What I Am Reading: "Big Ugly" by William F. Weld
This, the second and last Terry Mullally novel, is a Washington Novel, Bill Weld’s Advise and Consent. Admittedly, the comparison doesn’t hold up as well as it does between Mackerel by Moonlight and The Last Hurrah; partially because this novel, unlike Drury’s is much faster, lighter, and punchier.
Once again, the novel doesn’t doesn’t quite have a full narrative arc, and there is a little bit of half-deux ex machina involved in the plot’s resolution. This resolution could be taken as a cliffhanger, or could not: Terry Mullally has his legal issues resolved (including some new ones that have been written into his backstory since the last book) by virtue of having been invited into the right room by a bigger fish, and put in the prime position of being able to do that bigger fish a favor. The problem is that the mess he can clean up for the fish is entirely of her own making, and only needed to be made if she was setting a very elaborate trap, a point that is not, in my estimation, implied.
Back to the beginning, though. First in Terry’s meander is a screw-up: he backs the losing candidate for Senate Majority Leader in a way that is designed to give insult to the winning candidate. He ingratiates himself with the winner, however, by bonding over outdoorsy stuff at the winner, Senator Anson Vivian, at the latter’s mountain holler retreat, Big Ugly, West Virginia. Besides, Vivian needs his legal advice: the Senate is considering investigation of the President’s shady associates, and Mullally is, of course, a former prosecutor. Investigation builds upon investigation on both or all sides of the political divide, rendering Mullally’s and Weld’s prosecutorial background useful once again.

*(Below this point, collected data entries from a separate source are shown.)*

--- config.mk ---
export PLATFORM = sky130hd
export DESIGN_NAME = hazard_ctrl
export DESIGN_NICKNAME = d
export VERILOG_FILES = /design/src/rtl/hazard_ctrl.sv
export SDC_FILE = /design/constraint.sdc
export NUM_CORES = 1
export LEC_CHECK = 0
export ABC_AREA = 1
export ABC_CLOCK_PERIOD_IN_PS = 3700
export CAP_MARGIN = 25
export CORE_MARGIN = 2
export CORE_UTILIZATION = 55
export CTS_CLUSTER_DIAMETER = 100
export DETAILED_ROUTE_END_ITERATION = 8
export HOLD_SLACK_MARGIN = 0.12
export PLACE_DENSITY = 0.95
export SYNTH_ARGS = -nofsm -noshare
export SYNTH_HDL_FRONTEND = slang
export SYNTH_SLANG_ARGS = --single-unit
--- constraint.sdc ---
create_clock -name clk -period 3.7 [get_ports clk]
set_clock_uncertainty 0.2 [all_clocks]
set_input_delay 0.74 -clock clk [delete_from_list [all_inputs] [get_ports clk]]
set_output_delay 0.74 -clock clk [all_outputs]
set_load 0.01 [all_outputs]
--- src/rtl/hazard_ctrl.sv ---
// rtl/hazard_ctrl.sv - RV32I 5-stage pipeline hazard sequencer
// Stall/flush/forward decode, memory-wait tracking with timeout, activity counters.
module hazard_ctrl #(
  parameter int CNT_W       = 32,
  parameter int MEM_TIMEOUT = 255
) (
  input  logic             clk,
  input  logic             rst,
  input  logic [4:0]       rs1D,
  input  logic [4:0]       rs2D,
  input  logic [4:0]       rs1E,
  input  logic [4:0]       rs2E,
  input  logic [4:0]       rdE,
  input  logic [4:0]       rdM,
  input  logic [4:0]       rdW,
  input  logic             LoadE,
  input  logic             RegWriteM,
  input  logic             RegWriteW,
  input  logic             PCSrcE,
  input  logic             dmem_reqM,
  input  logic             dmem_readyM,
  output logic             StallF,
  output logic             StallD,
  output logic             StallE,
  output logic             StallM,
  output logic             FlushD,
  output logic             FlushE,
  output logic             FlushW,
  output logic [1:0]       ForwardAE,
  output logic [1:0]       ForwardBE,
  output logic             mem_err,
  output logic [CNT_W-1:0] stall_cnt,
  output logic [CNT_W-1:0] flush_cnt
);

  localparam int WAIT_W = $clog2(MEM_TIMEOUT + 1);
  localparam logic [WAIT_W-1:0] WAIT_MAX   = WAIT_W'(MEM_TIMEOUT);
  localparam logic [WAIT_W-1:0] WAIT_LAST  = WAIT_W'(MEM_TIMEOUT - 1);
  localparam logic [0:0]        RUN      = 1'b0;
  localparam logic [0:0]        MEM_WAIT = 1'b1;

  logic [0:0]        state_q, state_d;
  logic [WAIT_W-1:0] wait_cnt_q, wait_cnt_d;
  logic              mem_err_q, mem_err_d;
  logic [CNT_W-1:0]  stall_cnt_q, stall_cnt_d;
  logic [CNT_W-1:0]  flush_cnt_q, flush_cnt_d;

  logic mem_wait;
  logic lw_stall;

  assign mem_wait = dmem_reqM & ~dmem_readyM;
  assign lw_stall = LoadE & (rdE != 5'd0) & ((rdE == rs1D) | (rdE == rs2D));

  always_comb begin
    ForwardAE = 2'b00;
    if (RegWriteM && (rdM != 5'd0) && (rdM == rs1E))      ForwardAE = 2'b10;
    else if (RegWriteW && (rdW != 5'd0) && (rdW == rs1E)) ForwardAE = 2'b01;
  end

  always_comb begin
    ForwardBE = 2'b00;
    if (RegWriteM && (rdM != 5'd0) && (rdM == rs2E))      ForwardBE = 2'b10;
    else if (RegWriteW && (rdW != 5'd0) && (rdW == rs2E)) ForwardBE = 2'b01;
  end

  // FlushD drives an async clear: kept to a single AND of PCSrcE, memWait and reset.
  assign FlushD = rst & PCSrcE & ~mem_wait;
  assign FlushE = rst & ~mem_wait & (PCSrcE | lw_stall);
  assign StallF = rst & (mem_wait | (~PCSrcE & lw_stall));
  assign StallD = StallF;
  assign StallE = rst & mem_wait;
  assign StallM = rst & mem_wait;
  assign FlushW = rst & mem_wait;

  always_comb begin
    state_d    = state_q;
    wait_cnt_d = wait_cnt_q;
    mem_err_d  = mem_err_q;
    case (state_q)
      RUN:      if (mem_wait) state_d = MEM_WAIT;
      MEM_WAIT: if (dmem_readyM | ~dmem_reqM) state_d = RUN;
      default:  state_d = RUN;
    endcase
    if (mem_wait) begin
      if (wait_cnt_q != WAIT_MAX) wait_cnt_d = wait_cnt_q + WAIT_W'(1);
      if (wait_cnt_q >= WAIT_LAST) mem_err_d = 1'b1;
    end else begin
      wait_cnt_d = '0;
    end
  end

  always_comb begin
    stall_cnt_d = stall_cnt_q;
    flush_cnt_d = flush_cnt_q;
    if (StallF && !(&stall_cnt_q)) stall_cnt_d = stall_cnt_q + CNT_W'(1);
    if (FlushD && !(&flush_cnt_q)) flush_cnt_d = flush_cnt_q + CNT_W'(1);
  end

  always_ff @(posedge clk or negedge rst) begin
    if (!rst) begin
      state_q     <= RUN;
      wait_cnt_q  <= '0;
      mem_err_q   <= 1'b0;
      stall_cnt_q <= '0;
      flush_cnt_q <= '0;
    end else begin
      state_q     <= state_d;
      wait_cnt_q  <= wait_cnt_d;
      mem_err_q   <= mem_err_d;
      stall_cnt_q <= stall_cnt_d;
      flush_cnt_q <= flush_cnt_d;
    end
  end

  assign mem_err   = mem_err_q;
  assign stall_cnt = stall_cnt_q;
  assign flush_cnt = flush_cnt_q;

endmodule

Mullally is a fairly static character as a cosmopolitan semi-rogue (fortunately not a bumpkin fish out of water, which is of course a classic Washington Novel option); but Weld keeps him interesting by rendering him unable to say no when the other big-shot Senator, Happy Gilliam, one-eighth Native American resident of the Texas Panhandle, tries to get him in on the same shady kickbacks that he and some members of the administration enjoy. That leaves Mullally in hot water as he must deal with being a subject of interest in the federal investigation of both that and his previous Boston and New York shenanigans, both of which are overseen by the appointees of the Vice President, ambitious and rogue Martha Holloway, eager to betray her own (Republican) running mate. She is the aforementioned big fish, and as it transpires at the end, she has the ability to scratch Terry’s back legally if he scratches hers. Did she make herself vulnerable to lay a trap and draw out her intra-Administration enemies, to destroy them? Perhaps only in my estimation.
The book is well-written, but all of these things just kind of…happen. Terry just rolls from one situation to the next, sometimes improving his position, sometimes slipping. As I said, the end could be a cliffhanger, as he looks to next steps in the Holloway administration. Weld, however, presumably became bored of writing novels, just as he became bored of being the Governor of Massachusetts.

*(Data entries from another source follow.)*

<file path="src/rtl/delaychain_tester_if.sv">
// rtl/delaychain_tester_if.sv - chain-side signals between the tester and the delay chain under test
interface delaychain_tester_if;
    logic chain_din;
    logic chain_test;
    logic chain_dout;

    modport master (
        output chain_din,
        output chain_test,
        input  chain_dout
    );

    modport slave (
        input  chain_din,
        input  chain_test,
        output chain_dout
    );
endinterface

</file>
<file path="src/rtl/delaychain_tester.sv">
// rtl/delaychain_tester.sv - pattern generator and response checker wrapped around one delay chain
module delaychain_tester #(
    parameter int N_CYCLES = 256,
    parameter int LAT      = 2,
    parameter int CNT_W    = 8
) (
    input  logic                  clk,
    input  logic                  rst_n,
    input  logic                  start,
    input  logic [1:0]            mode,
    input  logic                  test_sel,
    delaychain_tester_if.master   chain,
    output logic                  busy,
    output logic                  done,
    output logic                  pass,
    output logic [CNT_W-1:0]      err_count,
    output logic [15:0]           first_err_idx
);

    typedef enum logic [1:0] {
        S_IDLE  = 2'd0,
        S_RUN   = 2'd1,
        S_DRAIN = 2'd2,
        S_DONE  = 2'd3
    } state_t;

    localparam logic [15:0]      N_END    = 16'(N_CYCLES);
    localparam logic [15:0]      LAST_IDX = 16'(N_CYCLES - 1);
    localparam logic [15:0]      NO_ERR   = 16'hFFFF;
    localparam logic [CNT_W-1:0] ERR_MAX  = {CNT_W{1'b1}};
    localparam logic [7:0]       SEED     = 8'h01;

    function automatic logic pat_bit(input logic [1:0] m, input logic i0, input logic [7:0] l);
        case (m)
            2'b00:   return 1'b0;
            2'b01:   return i0;
            2'b10:   return l[7];
            default: return 1'b1;
        endcase
    endfunction

    function automatic logic [7:0] lfsr_step(input logic [7:0] l);
        return {l[6:0], l[7] ^ l[5] ^ l[4] ^ l[3]};
    endfunction

    state_t           state_q;
    logic [1:0]       mode_q;
    logic [15:0]      idx_q;
    logic [7:0]       lfsr_q;
    logic             din_q;
    logic             test_q;
    logic             busy_q;
    logic             done_q;
    logic             pass_q;
    logic [CNT_W-1:0] err_q;
    logic [15:0]      first_q;

    // Expected-value pipeline: stage 0 is loaded alongside chain_din, stage LAT is compared.
    logic [LAT:0]     pv_q;
    logic [LAT:0]     pb_q;
    logic [15:0]      pi_q [0:LAT];

    logic             start_bit;
    logic             run_bit;
    logic             cmp_valid;
    logic             mismatch;
    logic             last_cmp;
    logic [CNT_W-1:0] err_d;
    logic [15:0]      first_d;

    always_comb begin
        start_bit = pat_bit(mode, 1'b0, SEED);
        run_bit   = pat_bit(mode_q, idx_q[0], lfsr_q);
        cmp_valid = pv_q[LAT] && (state_q == S_RUN || state_q == S_DRAIN);
        mismatch  = cmp_valid && (pb_q[LAT] != chain.chain_dout);
        last_cmp  = pv_q[LAT] && (pi_q[LAT] == LAST_IDX);
        err_d     = err_q;
        first_d   = first_q;
        if (mismatch) begin
            if (err_q != ERR_MAX) begin
                err_d = err_q + CNT_W'(1);
            end
            if (first_q == NO_ERR) begin
                first_d = pi_q[LAT];
            end
        end
    end

    always_ff @(posedge clk or negedge rst_n) begin
        if (!rst_n) begin
            state_q <= S_IDLE;
            mode_q  <= 2'b00;
            idx_q   <= '0;
            lfsr_q  <= '0;
            din_q   <= 1'b0;
            test_q  <= 1'b0;
            busy_q  <= 1'b0;
            done_q  <= 1'b0;
            pass_q  <= 1'b0;
            err_q   <= '0;
            first_q <= NO_ERR;
            pv_q    <= '0;
            pb_q    <= '0;
            for (int j = 0; j <= LAT; j++) begin
                pi_q[j] <= '0;
            end
        end else begin
            for (int j = LAT; j >= 1; j--) begin
                pv_q[j] <= pv_q[j-1];
                pb_q[j] <= pb_q[j-1];
                pi_q[j] <= pi_q[j-1];
            end
            pv_q[0] <= 1'b0;
            pb_q[0] <= 1'b0;
            pi_q[0] <= '0;

            case (state_q)
                S_IDLE, S_DONE: begin
                    if (start) begin
                        state_q <= S_RUN;
                        mode_q  <= mode;
                        test_q  <= test_sel;
                        idx_q   <= 16'd1;
                        lfsr_q  <= lfsr_step(SEED);
                        din_q   <= start_bit;
                        pv_q[0] <= 1'b1;
                        pb_q[0] <= start_bit;
                        pi_q[0] <= '0;
                        err_q   <= '0;
                        first_q <= NO_ERR;
                        busy_q  <= 1'b1;
                        done_q  <= 1'b0;
                        pass_q  <= 1'b0;
                    end
                end

                S_RUN: begin
                    err_q   <= err_d;
                    first_q <= first_d;
                    if (idx_q == N_END) begin
                        state_q <= S_DRAIN;
                        din_q   <= 1'b0;
                    end else begin
                        din_q   <= run_bit;
                        pv_q[0] <= 1'b1;
                        pb_q[0] <= run_bit;
                        pi_q[0] <= idx_q;
                        idx_q   <= idx_q + 16'd1;
                        lfsr_q  <= lfsr_step(lfsr_q);
                    end
                end

                S_DRAIN: begin
                    err_q   <= err_d;
                    first_q <= first_d;
                    if (last_cmp) begin
                        state_q <= S_DONE;
                        busy_q  <= 1'b0;
                        done_q  <= 1'b1;
                        pass_q  <= (err_d == '0);
                    end
                end

                default: state_q <= S_IDLE;
            endcase
        end
    end

    assign chain.chain_din  = din_q;
    assign chain.chain_test = test_q;
    assign busy             = busy_q;
    assign done             = done_q;
    assign pass             = pass_q;
    assign err_count        = err_q;
    assign first_err_idx    = first_q;

endmodule

</file>
<file path="src/flat_wrapper.sv">
// flat-port wrapper written by rule: the top's interface ports become plain ports
module delaychain_tester_flat 
#(
    parameter int N_CYCLES = 256,
    parameter int LAT      = 2,
    parameter int CNT_W    = 8
)
  (clk, rst_n, start, mode, test_sel, busy, done, pass, err_count, first_err_idx, chain_chain_din, chain_chain_test, chain_chain_dout);
  delaychain_tester_if chain_i ();
  input  logic clk;
  input  logic rst_n;
  input  logic start;
  input  logic [1:0] mode;
  input  logic test_sel;
  output logic busy;
  output logic done;
  output logic pass;
  output logic [CNT_W-1:0] err_count;
  output logic [15:0] first_err_idx;
  output wire logic [$bits(chain_i.chain_din)-1:0] chain_chain_din;
  output wire logic [$bits(chain_i.chain_test)-1:0] chain_chain_test;
  input wire logic [$bits(chain_i.chain_dout)-1:0] chain_chain_dout;
  assign chain_chain_din = chain_i.chain_din;
  assign chain_chain_test = chain_i.chain_test;
  assign chain_i.chain_dout = chain_chain_dout;
  delaychain_tester #(.N_CYCLES(N_CYCLES), .LAT(LAT), .CNT_W(CNT_W)) u_core (.clk(clk), .rst_n(rst_n), .start(start), .mode(mode), .test_sel(test_sel), .chain(chain_i), .busy(busy), .done(done), .pass(pass), .err_count(err_count), .first_err_idx(first_err_idx));
endmodule
</file>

A couple of interesting notes - Weld did at least make one character retroactively gay in this one, so that is progress. There is also far less Asian organized crime, though one criminal going off to spend his life in solitary confinement in China is treated as a positive outcome. I also think that Weld must have been the Notes and Comment editor of a law journal at some point, because two minor-to-mid-level characters explicitly have this note on their resume (one is Phil Vacco, Mullally’s former opponent-cum-BFF who has been promoted to the U.S. Attorneyship). These are my stray observations that I could not fit in the summary otherwise.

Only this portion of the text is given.